TASK BRIEF: Copy out all lines from the entries below in which "coef" occurs.

[Stored items]
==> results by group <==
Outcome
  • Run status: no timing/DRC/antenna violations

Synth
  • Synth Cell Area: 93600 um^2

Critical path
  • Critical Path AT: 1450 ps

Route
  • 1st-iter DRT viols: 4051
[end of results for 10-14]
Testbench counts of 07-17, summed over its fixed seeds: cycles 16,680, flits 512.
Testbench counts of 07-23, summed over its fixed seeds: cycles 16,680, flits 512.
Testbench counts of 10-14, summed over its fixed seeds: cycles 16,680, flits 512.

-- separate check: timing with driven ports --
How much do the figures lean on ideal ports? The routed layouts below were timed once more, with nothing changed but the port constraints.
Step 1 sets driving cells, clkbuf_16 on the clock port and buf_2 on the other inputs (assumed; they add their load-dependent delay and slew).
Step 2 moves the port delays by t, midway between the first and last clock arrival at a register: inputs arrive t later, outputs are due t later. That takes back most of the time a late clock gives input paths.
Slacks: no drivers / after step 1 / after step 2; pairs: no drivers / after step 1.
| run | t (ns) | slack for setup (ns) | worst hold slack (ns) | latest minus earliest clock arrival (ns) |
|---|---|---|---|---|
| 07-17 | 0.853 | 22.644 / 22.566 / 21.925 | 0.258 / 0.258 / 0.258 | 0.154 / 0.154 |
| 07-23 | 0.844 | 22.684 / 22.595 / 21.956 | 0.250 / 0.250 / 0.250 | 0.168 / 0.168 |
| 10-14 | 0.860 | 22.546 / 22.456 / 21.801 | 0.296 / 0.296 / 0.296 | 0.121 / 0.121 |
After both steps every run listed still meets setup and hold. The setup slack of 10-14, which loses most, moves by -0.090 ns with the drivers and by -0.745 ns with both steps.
Context: an optimization exercise on an open-source flow, tuned for small area, a short achievable clock period and few clock cycles per item. The choices shown serve that exercise and are no tape-out recipe.
Only simulation tests tie the RTL to the original design; equivalence was not proved.

==> job 8051: inputs <==
==> flow/design.v <==
module biquad_cascade (
    input  wire        clk,
    input  wire        rst,           
    input  wire        cfg_we,
    input  wire [5:0]  cfg_addr,      
    input  wire [31:0] cfg_wdata,
    input  wire        in_valid,
    output wire        in_ready,
    input  wire [39:0] in_data,
    output reg         out_valid,
    output reg  [39:0] out_data,
    output reg         out_sat
);
    localparam NSEC = 8;
    localparam [1:0] S_IDLE = 2'd0,
                     S_MAC  = 2'd1,
                     S_RND  = 2'd2;
    localparam signed [39:0] Q931_MAX = 40'sh7F_FFFF_FFFF;
    localparam signed [39:0] Q931_MIN = -40'sh80_0000_0000;
    localparam signed [51:0] Q_MAX52  = 52'sh0_007F_FFFF_FFFF;
    localparam signed [51:0] Q_MIN52  = -52'sh0_0080_0000_0000;
    reg signed [31:0] coef [0:NSEC*5-1];
    reg signed [39:0] x1 [0:NSEC-1];
    reg signed [39:0] x2 [0:NSEC-1];
    reg signed [39:0] y1 [0:NSEC-1];
    reg signed [39:0] y2 [0:NSEC-1];
    reg signed [28:0] ef [0:NSEC-1];
    reg [3:0]  nsec;                  
    reg [1:0]  state;
    reg [2:0]  sec;                   
    reg [2:0]  k;                     
    reg signed [79:0] acc;
    reg signed [39:0] v;              
    reg        sat;                   
    assign in_ready = (state == S_IDLE);
    reg signed [39:0] opnd;
    always @(*) begin
        case (k)
            3'd0:    opnd = v;
            3'd1:    opnd = x1[sec];
            3'd2:    opnd = x2[sec];
            3'd3:    opnd = y1[sec];
            default: opnd = y2[sec];
        endcase
    end
    wire signed [31:0] c_sel = coef[sec * 5 + k];
    wire signed [71:0] prod  = c_sel * opnd;
    wire signed [79:0] prod_x = {{8{prod[71]}}, prod};
    wire signed [79:0] acc_next = (k >= 3'd3) ? acc - prod_x : acc + prod_x;
    wire signed [51:0] q_floor = acc[79:28];
    wire [27:0]        r       = acc[27:0];
    wire               rnd_up  = (r > 28'h800_0000) ||
                                 ((r == 28'h800_0000) && q_floor[0]);
    wire signed [51:0] q       = q_floor + {51'd0, rnd_up};
    wire signed [28:0] e_new   = rnd_up ? ({1'b0, r} - 29'sh1000_0000) : {1'b0, r};
    wire               q_hi    = (q > Q_MAX52);
    wire               q_lo    = (q < Q_MIN52);
    wire signed [39:0] y_sat   = q_hi ? Q931_MAX : (q_lo ? Q931_MIN : q[39:0]);
    wire [3:0] cnt_w = (cfg_wdata[3:0] > 4'd8) ? 4'd8 : cfg_wdata[3:0];
    integer i;
    always @(posedge clk) begin
        if (rst) begin
            state     <= S_IDLE;
            nsec      <= 4'd0;
            sec       <= 3'd0;
            k         <= 3'd0;
            acc       <= 80'sd0;
            v         <= 40'sd0;
            sat       <= 1'b0;
            out_valid <= 1'b0;
            out_data  <= 40'd0;
            out_sat   <= 1'b0;
            for (i = 0; i < NSEC; i = i + 1) begin
                x1[i] <= 40'sd0;
                x2[i] <= 40'sd0;
                y1[i] <= 40'sd0;
                y2[i] <= 40'sd0;
                ef[i] <= 29'sd0;
            end
        end else begin
            out_valid <= 1'b0;
            if (cfg_we) begin
                if (cfg_addr == 6'h3F) begin
                    nsec <= cnt_w;
                    for (i = 0; i < NSEC; i = i + 1) begin
                        if (i >= cnt_w) begin
                            x1[i] <= 40'sd0;
                            x2[i] <= 40'sd0;
                            y1[i] <= 40'sd0;
                            y2[i] <= 40'sd0;
                            ef[i] <= 29'sd0;
                        end
                    end
                end else if (cfg_addr[2:0] < 3'd5) begin
                    coef[cfg_addr[5:3] * 5 + cfg_addr[2:0]] <= cfg_wdata;
                end
            end
            case (state)
                S_IDLE: begin
                    if (in_valid) begin
                        if (nsec == 4'd0) begin
                            out_valid <= 1'b1;
                            out_data  <= in_data;
                            out_sat   <= 1'b0;
                        end else begin
                            v     <= in_data;
                            sat   <= 1'b0;
                            sec   <= 3'd0;
                            k     <= 3'd0;
                            acc   <= {{51{ef[0][28]}}, ef[0]};
                            state <= S_MAC;
                        end
                    end
                end
                S_MAC: begin
                    acc <= acc_next;
                    if (k == 3'd4) begin
                        state <= S_RND;
                    end else begin
                        k <= k + 3'd1;
                    end
                end
                S_RND: begin
                    x2[sec] <= x1[sec];
                    x1[sec] <= v;
                    y2[sec] <= y1[sec];
                    y1[sec] <= y_sat;
                    ef[sec] <= e_new;
                    v       <= y_sat;
                    if ({1'b0, sec} == nsec - 4'd1) begin
                        out_valid <= 1'b1;
                        out_data  <= y_sat;
                        out_sat   <= sat | q_hi | q_lo;
                        state     <= S_IDLE;
                    end else begin
                        sat   <= sat | q_hi | q_lo;
                        sec   <= sec + 3'd1;
                        k     <= 3'd0;
                        acc   <= {{51{ef[sec + 3'd1][28]}}, ef[sec + 3'd1]};
                        state <= S_MAC;
                    end
                end
                default: state <= S_IDLE;
            endcase
        end
    end
endmodule
What follows belongs to an exercise in optimizing a design on an open flow for small area; a production flow would make more cautious choices.
Only the layout flow was run in this run; the RTL was not checked for function there.
Power is estimated from default activity; no workload was simulated.

--- flow/run.sh ---
#!/bin/bash
# synth_recipe.tcl (not shown) runs the flow's synth.tcl, then flattens the netlist and writes it again
# the make line also repeats each setting of config.mk as NAME=value (left out here)
make -C /OpenROAD-flow-scripts/flow DESIGN_CONFIG=/design/flow/config.mk WORK_HOME=/design/flow/orfs CLKGATE_MAP_FILE= SYNTH_SCRIPT=/design/flow/synth_recipe.tcl finish
--- flow/config.mk ---
export PLATFORM = sky130hd
export DESIGN_NAME = ring_rx
export DESIGN_NICKNAME = ring_rx
export VERILOG_FILES = /design/flow/design.v
export SDC_FILE = /design/flow/constraint.sdc
export NUM_CORES = 4
export LEC_CHECK = 0
export CAP_MARGIN = 20
export CORE_MARGIN = 2
export CORE_UTILIZATION = 40
export PLACE_DENSITY = 0.6
export SLEW_MARGIN = 20
--- flow/design.v ---
module ring_rx (
    input  wire         clk,
    input  wire         rst,
    input  wire         cg_valid,
    input  wire [9:0]   cg,
    output wire         hdr_valid,
    output wire [127:0] hdr_data,
    output wire         dat_valid,
    output wire [7:0]   dat_byte,
    output wire         blk_valid,
    output wire [7:0]   blk_node,
    output wire [7:0]   blk_kind,
    output wire [15:0]  blk_len,
    output wire [1:0]   blk_status,
    output wire         end_valid,
    output wire [1:0]   end_kind,
    output wire [1:0]   end_hdr,
    output reg  [31:0]  hdr_crc_errors,
    output reg  [31:0]  blk_crc_errors,
    output reg  [31:0]  batons_aborted,
    output reg  [31:0]  code_violations
);
    reg       v_q;
    reg [9:0] c_q;
    always @(posedge clk) begin
        v_q <= cg_valid & ~rst;
        c_q <= cg;
    end
    reg rd;    
    wire [5:0] rx6 = {c_q[0], c_q[1], c_q[2], c_q[3], c_q[4], c_q[5]};
    wire [3:0] rx4 = {c_q[6], c_q[7], c_q[8], c_q[9]};
    reg [4:0] x6;
    reg       bal6;     
    reg       hit6;     
    reg       hitp6;    
    always @(*) begin
        hit6 = 1'b1;
        case (rx6)
            6'b100111: x6 = 5'd0;
            6'b011101: x6 = 5'd1;
            6'b101101: x6 = 5'd2;
            6'b110001: x6 = 5'd3;
            6'b110101: x6 = 5'd4;
            6'b101001: x6 = 5'd5;
            6'b011001: x6 = 5'd6;
            6'b111000: x6 = 5'd7;
            6'b111001: x6 = 5'd8;
            6'b100101: x6 = 5'd9;
            6'b010101: x6 = 5'd10;
            6'b110100: x6 = 5'd11;
            6'b001101: x6 = 5'd12;
            6'b101100: x6 = 5'd13;
            6'b011100: x6 = 5'd14;
            6'b010111: x6 = 5'd15;
            6'b011011: x6 = 5'd16;
            6'b100011: x6 = 5'd17;
            6'b010011: x6 = 5'd18;
            6'b110010: x6 = 5'd19;
            6'b001011: x6 = 5'd20;
            6'b101010: x6 = 5'd21;
            6'b011010: x6 = 5'd22;
            6'b111010: x6 = 5'd23;
            6'b110011: x6 = 5'd24;
            6'b100110: x6 = 5'd25;
            6'b010110: x6 = 5'd26;
            6'b110110: x6 = 5'd27;
            6'b001110: x6 = 5'd28;
            6'b101110: x6 = 5'd29;
            6'b011110: x6 = 5'd30;
            6'b101011: x6 = 5'd31;
            6'b011000: x6 = 5'd0;
            6'b100010: x6 = 5'd1;
            6'b010010: x6 = 5'd2;
            6'b001010: x6 = 5'd4;
            6'b000111: x6 = 5'd7;
            6'b000110: x6 = 5'd8;
            6'b101000: x6 = 5'd15;
            6'b100100: x6 = 5'd16;
            6'b000101: x6 = 5'd23;
            6'b001100: x6 = 5'd24;
            6'b001001: x6 = 5'd27;
            6'b010001: x6 = 5'd29;
            6'b100001: x6 = 5'd30;
            6'b010100: x6 = 5'd31;
            default: begin x6 = 5'd0; hit6 = 1'b0; end
        endcase
    end
    wire [2:0] ones6 = {2'd0, rx6[0]} + {2'd0, rx6[1]} + {2'd0, rx6[2]} +
                       {2'd0, rx6[3]} + {2'd0, rx6[4]} + {2'd0, rx6[5]};
    wire [2:0] ones4 = {2'd0, rx4[0]} + {2'd0, rx4[1]} + {2'd0, rx4[2]} + {2'd0, rx4[3]};
    wire more6 = ones6 > 3'd3;
    wire less6 = ones6 < 3'd3;
    wire six_pos = more6 || rx6 == 6'b000111;
    wire six_neg = less6 || rx6 == 6'b111000;
    wire v6  = hit6 & (rd ? ~more6 & rx6 != 6'b111000 : ~less6 & rx6 != 6'b000111);
    wire rd6 = six_pos ? 1'b1 : six_neg ? 1'b0 : rd;
    wire four_pos = ones4 > 3'd2 || rx4 == 4'b0011;
    wire four_neg = ones4 < 3'd2 || rx4 == 4'b1100;
    wire rd_next  = four_pos ? 1'b1 : four_neg ? 1'b0 : rd6;
    wire a7n = x6 == 5'd17 || x6 == 5'd18 || x6 == 5'd20;
    wire a7p = x6 == 5'd11 || x6 == 5'd13 || x6 == 5'd14;
    reg [2:0] y4;
    reg       v4;
    always @(*) begin
        v4 = 1'b0;
        y4 = 3'd0;
        case (rx4)
            4'b1011: begin y4 = 3'd0; v4 = ~rd6; end
            4'b0100: begin y4 = 3'd0; v4 =  rd6; end
            4'b1001: begin y4 = 3'd1; v4 = 1'b1; end
            4'b0101: begin y4 = 3'd2; v4 = 1'b1; end
            4'b1100: begin y4 = 3'd3; v4 = ~rd6; end
            4'b0011: begin y4 = 3'd3; v4 =  rd6; end
            4'b1101: begin y4 = 3'd4; v4 = ~rd6; end
            4'b0010: begin y4 = 3'd4; v4 =  rd6; end
            4'b1010: begin y4 = 3'd5; v4 = 1'b1; end
            4'b0110: begin y4 = 3'd6; v4 = 1'b1; end
            4'b1110: begin y4 = 3'd7; v4 = ~rd6 & ~a7n; end
            4'b0111: begin y4 = 3'd7; v4 = ~rd6 &  a7n; end
            4'b0001: begin y4 = 3'd7; v4 =  rd6 & ~a7p; end
            4'b1000: begin y4 = 3'd7; v4 =  rd6 &  a7p; end
            default: ;
        endcase
    end
    wire [7:0] dbyte  = {y4, x6};
    wire       is_d   = v6 & v4;
    wire       kx7    = v6 & (rx4 == (rd6 ? 4'b1000 : 4'b0111));
    wire       is_sob = kx7 & x6 == 5'd27;
    wire       is_eob = kx7 & x6 == 5'd29;
    wire       is_abt = kx7 & x6 == 5'd30;
    wire       is_com = rd ? (rx6 == 6'b110000 && rx4 == 4'b0101)
                           : (rx6 == 6'b001111 && rx4 == 4'b1010);
    wire       is_ctl = is_sob | is_eob | is_abt | is_com;
    wire       is_bad = ~is_d & ~is_ctl;
    wire [7:0] mbyte  = is_d ? dbyte : 8'd0;
    localparam [2:0] ST_OUT  = 3'd0;
    localparam [2:0] ST_HDR  = 3'd1;
    localparam [2:0] ST_BHDR = 3'd2;
    localparam [2:0] ST_BDAT = 3'd3;
    localparam [2:0] ST_BCRC = 3'd4;
    localparam [2:0] ST_SKIP = 3'd5;    
    localparam [2:0] ST_HERR = 3'd6;    
    reg [2:0]   state;
    reg [12:0]  bcount;    
    reg [31:0]  crc;
    reg         poison;
    reg [127:0] hbuf;
    reg [7:0]   b_node;
    reg [7:0]   b_kind;
    reg [9:0]   b_len;
    reg [7:0]   wcnt;      
    function [31:0] crc32_byte(input [31:0] c, input [7:0] b);
        integer j;
        reg [31:0] r;
        begin
            r = c ^ {24'd0, b};
            for (j = 0; j < 8; j = j + 1)
                r = r[0] ? ((r >> 1) ^ 32'hEDB88320) : (r >> 1);
            crc32_byte = r;
        end
    endfunction
    wire [31:0] crc_next = crc32_byte(crc, dbyte);
    wire        crc_ok   = crc_next == 32'hDEBB20E3 && !poison && is_d;
    wire [1:0] pos    = bcount[1:0];
    wire       inb    = state != ST_OUT;
    wire       isbyte = v_q & ~is_ctl;
    wire       ctl    = v_q & is_ctl;
    wire       toolong = bcount[12];
    wire       nbyte  = isbyte & inb & ~toolong;    
    wire       eb     = (ctl & inb) | (isbyte & inb & toolong);    
    wire [15:0] len_next = {mbyte, b_len[7:0]};
    wire        len_ok   = len_next[1:0] == 2'b00 && len_next[15:10] == 6'd0 && len_next[9:2] != 8'd0;
    wire h_last  = state == ST_HDR  && bcount[4:0] == 5'd19;
    wire bh_last = state == ST_BHDR && pos == 2'd3;
    wire bc_last = state == ST_BCRC && pos == 2'd3;
    wire open_blk = (state == ST_BHDR && pos != 2'd0) || state == ST_BDAT || state == ST_BCRC;
    wire ev_hdr_ok  = nbyte & h_last & crc_ok;
    wire ev_hdr_bad = nbyte & h_last & ~crc_ok;
    wire ev_len_bad = nbyte & bh_last & ~len_ok;
    wire ev_blk_end = nbyte & bc_last;
    wire ev_blk_bad = ev_blk_end & ~crc_ok;
    wire ev_short   = eb & open_blk;
    assign hdr_valid = ev_hdr_ok;
    assign hdr_data  = hbuf & {128{ev_hdr_ok}};
    assign dat_valid = nbyte & state == ST_BDAT;
    assign dat_byte  = mbyte & {8{dat_valid}};
    assign blk_valid = ev_len_bad | ev_blk_end | ev_short;
    wire   kind_in   = ~(ev_short && state == ST_BHDR && pos == 2'd1);
    wire   lenl_in   = ~(ev_short && state == ST_BHDR && pos != 2'd3);
    wire   lenh_in   = ~(ev_short && state == ST_BHDR);
    assign blk_node  = b_node & {8{blk_valid}};
    assign blk_kind  = b_kind & {8{blk_valid & kind_in}};
    assign blk_len   = (ev_len_bad ? len_next : {6'd0, b_len & {{2{lenh_in}}, {8{lenl_in}}}}) & {16{blk_valid}};
    assign blk_status = ev_short ? 2'd2 : ev_len_bad ? 2'd3 : {1'b0, ev_blk_bad};
    assign end_valid = eb;
    assign end_kind  = ~eb ? 2'd0 : ~v_q | ~is_ctl ? 2'd3 : is_eob ? 2'd0 : is_abt ? 2'd1 : 2'd2;
    assign end_hdr   = ~eb ? 2'd0 : state == ST_HDR ? 2'd2 : state == ST_HERR ? 2'd1 : 2'd0;
    wire unit_start = (ctl & is_sob) | (nbyte & (h_last | bc_last));
    always @(posedge clk) begin
        if (rst) begin
            rd    <= 1'b0;
            state <= ST_OUT;
        end else if (v_q) begin
            rd <= rd_next;
            if (is_sob)
                state <= ST_HDR;
            else if (eb)
                state <= ST_OUT;
            else if (nbyte) begin
                case (state)
                    ST_HDR:  if (h_last) state <= crc_ok ? ST_BHDR : ST_HERR;
                    ST_BHDR: if (bh_last) state <= len_ok ? ST_BDAT : ST_SKIP;
                    ST_BDAT: if (pos == 2'd3 && wcnt == 8'd1) state <= ST_BCRC;
                    ST_BCRC: if (bc_last) state <= ST_BHDR;
                    default: ;
                endcase
            end
        end
    end
    always @(posedge clk) begin
        if (v_q) begin
            if (unit_start) begin
                crc    <= 32'hFFFFFFFF;
                poison <= 1'b0;
            end else begin
                crc    <= crc_next;
                poison <= poison | is_bad;
            end
            if (is_sob)
                bcount <= 13'd0;
            else if (~is_ctl)
                bcount <= bcount + 13'd1;
        end
        if (nbyte && state == ST_HDR && !bcount[4])
            hbuf <= {dbyte, hbuf[127:8]};
        if (nbyte && state == ST_BHDR) begin
            case (pos)
                2'd0: b_node <= mbyte;
                2'd1: b_kind <= mbyte;
                2'd2: b_len[7:0] <= mbyte;
                default: begin
                    b_len[9:8] <= mbyte[1:0];
                    wcnt <= len_next[9:2];
                end
            endcase
        end
        if (nbyte && state == ST_BDAT && pos == 2'd3)
            wcnt <= wcnt - 8'd1;
    end
    function [31:0] sat_inc(input [31:0] v);
        sat_inc = (v == 32'hFFFFFFFF) ? v : v + 32'd1;
    endfunction
    always @(posedge clk) begin
        if (rst) begin
            hdr_crc_errors  <= 32'd0;
            blk_crc_errors  <= 32'd0;
            batons_aborted  <= 32'd0;
            code_violations <= 32'd0;
        end else begin
            if (ev_hdr_bad) hdr_crc_errors <= sat_inc(hdr_crc_errors);
            if (ev_blk_bad) blk_crc_errors <= sat_inc(blk_crc_errors);
            if (ctl & inb & is_abt) batons_aborted <= sat_inc(batons_aborted);
            if (v_q & is_bad) code_violations <= sat_inc(code_violations);
        end
    end
endmodule
--- flow/constraint.sdc ---
create_clock -name core_clock -period 20.0 [get_ports {clk}]
set_input_delay 4.0000 -clock core_clock [delete_from_list [all_inputs] [get_ports {clk}]]
set_output_delay 4.0000 -clock core_clock [all_outputs]
set_load 0.01 [all_outputs]
==> results.ini <==
[timing]
final.setup.tns_ps=0
finalHoldViolCount=0
finalCriticalPeriod_ps=10750
layout_setup_ws_ps=9250
clock_skew_ps=17.0
setup_viol=0
min_period_over_period=0.538
holdWs_ps=436
tightest_slew_ps=975
slew-limit-headroom=0.350
clock.fmax_mhz=93.0
drv_slew=0
rsz0062_at_grt=false

[cts]
cts_buffers=41
cts_hold_buf=0
post_cts_buffers=0
worstSkewPairLatency_ps=570
clockRootBuffer=clkbuf_16
clk_path_buf_depth=3
clkSlewWorstSetupHoldPaths_ps=60
cts_tree=done
cts.repair.resized=0
cts_sinks=357
htree_num_levels=2

[floorplanning]
dieWidth_um=217
num_rows=77
die_y_um=217
initial_core_util=0.407
io_pins=319
dieArea_sq_mm=0.0469
core_sq_mm=0.0444

[grt]
gr-total-overflow=0
grt_max_degree=130
grt_use_total=0.205
antenna_found_initial=0
grt_pass1_vias=13252
grt_pass1_wl_mm=76.7

[power]
p_per_area_mw_per_mm2=97.5
leakagePower_nw=8.11
peakVddDrop_uv=68.3

[synthesis]
synth_edf_count=208
synth_largest_area_cell=edfxtp_1
synth.top_cell.area_share=0.346
synth_area_sq_mm=0.0181
ys_async_sr_fraction=0
synthTopCellsByArea=edfxtp_1 35%, dfxtp_1 17%, and2_1 5.1%
syn_nets=1816
synth.avg_cell_area_sq_um=10.2
ys.flop_type=edfxtp_1
yosysSeqAreaShare=0.511
yosysWarnings=1
syn_inst=1773
synth_cell_type_count=78
ys_ff_latch=357

[hold_path]
hp-class=reg -> reg
hold_start=hbuf[97]

[layout]
fin_nets=2103
final_common_cell=clkdlybuf4s50_1
drive_gt1_frac=0.0641
fillers=4048
final_cell_mix=317 x clkdlybuf4s50_1, 208 x edfxtp_1, 189 x nor2_1
syn_to_final_growth_pct=27.8
antenna_cells=0

[critical_path]
cp.required_ps=16000
critical_path_arrival_ps=6750
cp-end-kind=output pin
crit_type=reg -> out
timing.rr.start=c_q[0]
path_max_fanout=129
critPathLaunch=c_q[0]
start_kind=register

[placed_design]
gp_congestion=0.868
io_buffers=318
pre_cts_ws_ps=9870
dp_hpwl_mm=35.3

[route]
num_vias=14086
totalWireLength_mm=49.4
avgRoutedWirePerCell_um=18.4
dr.pass1.iters=5
drc=0
via_per_inst=5.25
drt_iter0_drc=1180
detail-route-antenna-nets=0

[run_status]
status=finished clean

[run]
max_cap_viol_count=0

## cell families after synthesis
family | Yosys count | synth area share
mux | 44 | 0.0269
simple gates | 828 | 0.245
compound gates | 209 | 0.0738
xor+xnor | 152 | 0.0868
fa+ha+maj | 32 | 0.0235
buf+inv | 151 | 0.0331
flops | 357 | 0.511
## layer usage
metal / GRT usage / part of all wire
met3: 0.0401 / 0.055
met1: 0.280 / 0.45
met5: 0 / 0
met2: 0.325 / 0.46
met4: 0.0715 / 0.029
## per-stage QoR
step | cells | cell area, sq um | util | power [mW]
after floorplan | 1773 | 18100 | - | 1.38
after global placement | 2609 | 21800 | 0.490 | 1.51
after detailed placement | 2609 | 21800 | 0.490 | 1.52
after CTS | 2683 | 23100 | 0.520 | 2.27
after global routing | 2683 | 23100 | 0.520 | 2.38
final | 2683 | 23100 | 0.520 | 2.25
## Yosys cell counts (all sizes together), types with 6 or more instances
library cell,count
edfxtp,208
nand4,43
a31oi,7
a211oi,11
dfxtp,149
o21ai,50
o31ai,20
nand2b,16
ha,26
nor3,28
and3,44
nand2,136
clkbuf,61
nor2,189
and2,149
a21oi,65
nand3,56
inv,60
nor2b,38
or3,20
mux2,36
buf,29
xor2,51
nand3b,9
xnor2,88
xnor3,9
and4,15
nor4b,8
nor4,25
mux2i,8
or4,30
nor3b,10
a21o,6
## state kept, by name, indices dropped and copies added, names as in the netlist
signal	flops
b_kind	8
rd	1
c_q	10
bcount	13
wcnt	8
blk_crc_errors	32
hit6	1
b_len	10
hbuf	128
state	3
v_q	1
dbyte	5
code_violations	32
poison	1
b_node	8
hdr_crc_errors	32
crc	32
batons_aborted	32
## path summary, 6_finish.rpt
| check | end | slack [ps] | cells past startpoint |
|---|---|---|---|
| min reg2reg | hbuf[89] | 440 | 0 |
| max reg2reg | blk_crc_errors[29] | 14180 | 17 |
| max | hdr_data[75] | 9250 | 18 |
| min | hbuf[89] | 440 | 0 |
## layout make-up
cell class | count | area [sq um] | share of cell area
clock buffers | 58 | 1200 | 0.0522
clock inverters | 16 | 120 | 0.00520
inverters | 61 | 229 | 0.00991
multi-input cells | 1265 | 8270 | 0.358
flip-flops and latches | 357 | 9230 | 0.400
well taps | 592 | 741 | 0.0321
repair buffers | 334 | 3300 | 0.143
## critical path, cell delays in order (launching register included)
cell,delay [ps]
dfxtp_1,340
fa_1,550
inv_1,50
fa_1,470
inv_1,40
ha_1,160
inv_1,60
fa_1,410
nor2b_1,130
o221a_2,190
o21ai_0,190
a311o_1,410
nor2_1,590
nand4_1,180
or4_4,510
nor4b_4,220
buf_4,700
and2_1,300
clkdlybuf4s50_1,560
## where the power goes
| group | total, mW | switching (mW) | internal [mW] |
|---|---|---|---|
| Sequential | 0.893 | 0.0372 | 0.856 |
| Combinational | 0.620 | 0.337 | 0.282 |
| Clock | 0.739 | 0.305 | 0.434 |

## static timing again, ports no longer ideal
How much do the figures lean on ideal ports? The routed layout below was timed once more, with nothing changed but the port constraints. Step 1 (the two cells are an assumption about what drives the block):
set clk [get_ports {clk}]
set_driving_cell -lib_cell sky130_fd_sc_hd__clkbuf_16 $clk
set_driving_cell -lib_cell sky130_fd_sc_hd__buf_2 [delete_from_list [all_inputs] $clk]
Step 2 also shifts input and output timing later by t, the mid clock arrival at the registers, as if the neighbouring blocks saw the same clock. a / b / c = ideal ports / drivers / drivers and shift; a / b = the first two.
t (ns): 0.615
setup slack, ns: 9.248 / 9.190 / 9.805
worst setup path after step 2: register to output
After both steps setup and hold are still met in this run. The setup slack of this run moves by -0.058 ns with the drivers and by +0.557 ns with both steps.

RESULT FOR THIS EXERCISE:
    reg signed [31:0] coef [0:NSEC*5-1];
    wire signed [31:0] c_sel = coef[sec * 5 + k];
                    coef[cfg_addr[5:3] * 5 + cfg_addr[2:0]] <= cfg_wdata;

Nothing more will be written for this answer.